Show me every line in the listing that has the word "seen".

════════

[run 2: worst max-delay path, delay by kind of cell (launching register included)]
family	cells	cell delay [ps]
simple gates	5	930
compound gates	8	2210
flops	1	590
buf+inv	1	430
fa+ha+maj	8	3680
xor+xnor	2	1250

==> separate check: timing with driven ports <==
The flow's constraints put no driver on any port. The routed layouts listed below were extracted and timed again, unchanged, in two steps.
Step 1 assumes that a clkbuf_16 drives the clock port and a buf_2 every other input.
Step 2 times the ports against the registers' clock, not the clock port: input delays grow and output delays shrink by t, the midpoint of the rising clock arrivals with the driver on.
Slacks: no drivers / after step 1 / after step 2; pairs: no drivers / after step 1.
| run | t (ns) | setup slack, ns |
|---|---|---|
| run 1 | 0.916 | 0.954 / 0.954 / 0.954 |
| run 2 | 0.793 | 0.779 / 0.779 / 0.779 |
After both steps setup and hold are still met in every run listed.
Source: an optimization exercise on an open RTL-to-GDS flow (aim: small area, a short achievable clock period and few clock cycles per item). Production flows keep margins and buffers that such runs may drop. At most, simulation tests tie the RTL to the original design; equivalence was not proved.

==> build 51: inputs <==
==> flow/design.v <==
package sle_pkg;
    localparam int IDX_BITS = 9;
    typedef enum logic [1:0] {
        ACT_INSERT = 2'd0,
        ACT_GET    = 2'd1,
        ACT_LOCATE = 2'd2
    } action_t;
    typedef enum logic [1:0] {
        ST_DONE  = 2'd0,
        ST_RANGE = 2'd1,
        ST_FULL  = 2'd2
    } status_t;
    typedef struct packed {
        logic [1:0]         action;
        logic [4:0]         position;
        logic signed [31:0] item_value;
    } req_t;
    typedef struct packed {
        logic [1:0]         status;
        logic signed [31:0] read_value;
        logic [4:0]         found_position;
        logic [4:0]         count_now;
    } rsp_t;
    typedef struct packed {
        logic       insert_en;
        logic [4:0] slot;
    } cell_cmd_t;
endpackage
module sle_cell #(
    parameter int VALUE_BITS = 32
) (
    input  logic                  clk,
    input  logic                  hold,     
    input  logic                  shift,    
    input  logic                  load,     
    input  logic                  live,     
    input  logic                  rsel,     
    input  logic [VALUE_BITS-1:0] key,
    input  logic [VALUE_BITS-1:0] prev,
    output logic [VALUE_BITS-1:0] value,
    output logic                  hit,
    output logic [VALUE_BITS-1:0] rd
);
    logic [VALUE_BITS-1:0] value_reg;
    always_ff @(posedge clk)
    begin
        value_reg <= ({VALUE_BITS{hold}}  & value_reg) |
                     ({VALUE_BITS{shift}} & prev) |
                     ({VALUE_BITS{load}}  & key);
    end
    assign value = value_reg;
    assign hit   = live && (value_reg == key);
    assign rd    = {VALUE_BITS{rsel}} & value_reg;
endmodule
module sequential_list_engine #(
    parameter int MAX_ENTRIES = 16,
    parameter int VALUE_BITS  = 32
) (
    input  logic          clk,
    input  logic          rst_n,
    input  logic          req_valid,
    output logic          req_stall,
    input  sle_pkg::req_t req,
    output logic          rsp_valid,
    input  logic          rsp_stall,
    output sle_pkg::rsp_t rsp
);
    localparam int CNT_W = $clog2(MAX_ENTRIES + 1);
    logic [CNT_W-1:0]       count_reg;
    logic [MAX_ENTRIES-1:0] live;
    logic                   rsp_valid_reg;
    sle_pkg::rsp_t          rsp_reg;
    logic                   rsp_hold;
    logic                   accept;
    logic                   mid_valid;
    logic                   mid_hold;
    assign rsp_hold  = rsp_valid_reg && rsp_stall;
    assign mid_hold  = mid_valid && rsp_hold;
    assign req_stall = mid_hold;
    assign accept    = req_valid && !mid_hold;
    logic                   is_ins, is_get, is_loc;
    logic [MAX_ENTRIES:0]   at;        
    logic [MAX_ENTRIES-1:0] upto;      
    logic                   ins_in, ins_full, ins_ok, get_ok, go;
    logic [VALUE_BITS-1:0]  key;
    logic [VALUE_BITS-1:0]  cell_value [MAX_ENTRIES];
    logic [VALUE_BITS-1:0]  cell_rd    [MAX_ENTRIES];
    logic [MAX_ENTRIES-1:0] hit;
    logic [VALUE_BITS-1:0]  rd_any;
    assign key    = VALUE_BITS'($unsigned(req.item_value));
    assign is_ins = (req.action == sle_pkg::ACT_INSERT);
    assign is_get = (req.action == sle_pkg::ACT_GET);
    assign is_loc = (req.action == sle_pkg::ACT_LOCATE);
    always_comb
    begin
        for (int i = 0; i <= MAX_ENTRIES; i++)
            at[i] = (req.position == 5'(i + 1));
        for (int i = 0; i < MAX_ENTRIES; i++)
            upto[i] = (req.position != 5'd0) && (req.position <= 5'(i + 1));
    end
    always_comb
    begin
        ins_in = at[0];
        get_ok = 1'b0;
        for (int i = 0; i < MAX_ENTRIES; i++)
        begin
            ins_in = ins_in | (at[i+1] & live[i]);
            get_ok = get_ok | (at[i] & live[i]);
        end
        get_ok = get_ok & is_get;
    end
    assign ins_full = live[MAX_ENTRIES-1];
    assign ins_ok   = is_ins && ins_in && !ins_full;
    assign go       = accept && ins_ok;
    logic go_cells;
    assign go_cells = accept && is_ins && !ins_full;
    genvar k;
    generate
        for (k = 0; k < MAX_ENTRIES; k++)
        begin : g_cell
            logic [VALUE_BITS-1:0] prev;
            if (k == 0)
            begin : g_head
                assign prev = '0;
            end
            else
            begin : g_body
                assign prev = cell_value[k-1];
            end
            sle_cell #(
                .VALUE_BITS (VALUE_BITS)
            ) u_cell (
                .clk   (clk),
                .hold  (!(go_cells && upto[k])),
                .shift (go_cells && upto[k] && !at[k]),
                .load  (go_cells && at[k]),
                .live  (live[k]),
                .rsel  (at[k] && is_get),
                .key   (key),
                .prev  (prev),
                .value (cell_value[k]),
                .hit   (hit[k]),
                .rd    (cell_rd[k])
            );
        end
    endgenerate
    always_comb
    begin
        rd_any = '0;
        for (int i = 0; i < MAX_ENTRIES; i++)
            rd_any = rd_any | cell_rd[i];
    end
    logic [CNT_W-1:0]      count_next;
    logic [1:0]            mid_status;
    logic [4:0]            mid_count;
    logic                  mid_loc;
    logic [VALUE_BITS-1:0] mid_data;
    assign count_next = ins_ok ? count_reg + CNT_W'(1) : count_reg;
    always_ff @(posedge clk or negedge rst_n)
    begin
        if (!rst_n)
        begin
            count_reg     <= '0;
            live          <= '0;
            mid_valid     <= 1'b0;
            rsp_valid_reg <= 1'b0;
        end
        else
        begin
            if (go)
            begin
                count_reg <= count_reg + CNT_W'(1);
                live      <= {live[MAX_ENTRIES-2:0], 1'b1};
            end
            if (!mid_hold)
                mid_valid <= req_valid;
            if (!rsp_hold)
                rsp_valid_reg <= mid_valid;
        end
    end
    always_ff @(posedge clk)
    begin
        if (!mid_hold)
        begin
            mid_status <= (ins_ok || is_loc || get_ok) ? sle_pkg::ST_DONE :
                          (is_ins && (ins_in || (at[MAX_ENTRIES] && ins_full))) ? sle_pkg::ST_FULL :
                          sle_pkg::ST_RANGE;
            mid_loc    <= is_loc;
            mid_data   <= get_ok ? rd_any :
                          is_loc ? VALUE_BITS'(hit) : '0;
            mid_count  <= 5'(count_next);
        end
    end
    logic [MAX_ENTRIES-1:0] mhit;
    logic [MAX_ENTRIES-1:0] seen;      
    logic [MAX_ENTRIES-1:0] first;
    logic [4:0]             found;
    assign mhit = mid_data[MAX_ENTRIES-1:0] & {MAX_ENTRIES{mid_loc}};
    always_comb
    begin
        seen[0] = 1'b0;
        for (int i = 1; i < MAX_ENTRIES; i++)
            seen[i] = seen[i-1] | mhit[i-1];
        first = mhit & ~seen;
        found = '0;
        for (int i = 0; i < MAX_ENTRIES; i++)
            found = found | ({5{first[i]}} & 5'(i + 1));
    end
    always_ff @(posedge clk)
    begin
        if (!rsp_hold)
        begin
            rsp_reg.status         <= mid_status;
            rsp_reg.read_value     <= mid_loc ? '0 : $signed(mid_data);
            rsp_reg.found_position <= found;
            rsp_reg.count_now      <= mid_count;
        end
    end
    assign rsp_valid = rsp_valid_reg;
    assign rsp       = rsp_reg;
endmodule
module sle_top (
    input  logic        clk,
    input  logic        rst_n,
    input  logic        req_valid,
    output logic        req_stall,
    input  logic [1:0]  req_action,
    input  logic [4:0]  req_position,
    input  logic [31:0] req_item_value,
    output logic        rsp_valid,
    input  logic        rsp_stall,
    output logic [1:0]  rsp_status,
    output logic [31:0] rsp_read_value,
    output logic [4:0]  rsp_found_position,
    output logic [4:0]  rsp_count_now
);
    sle_pkg::req_t req;
    sle_pkg::rsp_t rsp;
    assign req.action     = req_action;
    assign req.position   = req_position;
    assign req.item_value = req_item_value;
    sequential_list_engine #(
        .MAX_ENTRIES (16),
        .VALUE_BITS  (32)
    ) u_engine (
        .clk       (clk),
        .rst_n     (rst_n),
        .req_valid (req_valid),
        .req_stall (req_stall),
        .req       (req),
        .rsp_valid (rsp_valid),
        .rsp_stall (rsp_stall),
        .rsp       (rsp)
    );
    assign rsp_status         = rsp.status;
    assign rsp_read_value     = rsp.read_value;
    assign rsp_found_position = rsp.found_position;
    assign rsp_count_now      = rsp.count_now;
endmodule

════════

_Completed exercise_
    logic [MAX_ENTRIES-1:0] seen;      
        seen[0] = 1'b0;
            seen[i] = seen[i-1] | mhit[i-1];
        first = mhit & ~seen;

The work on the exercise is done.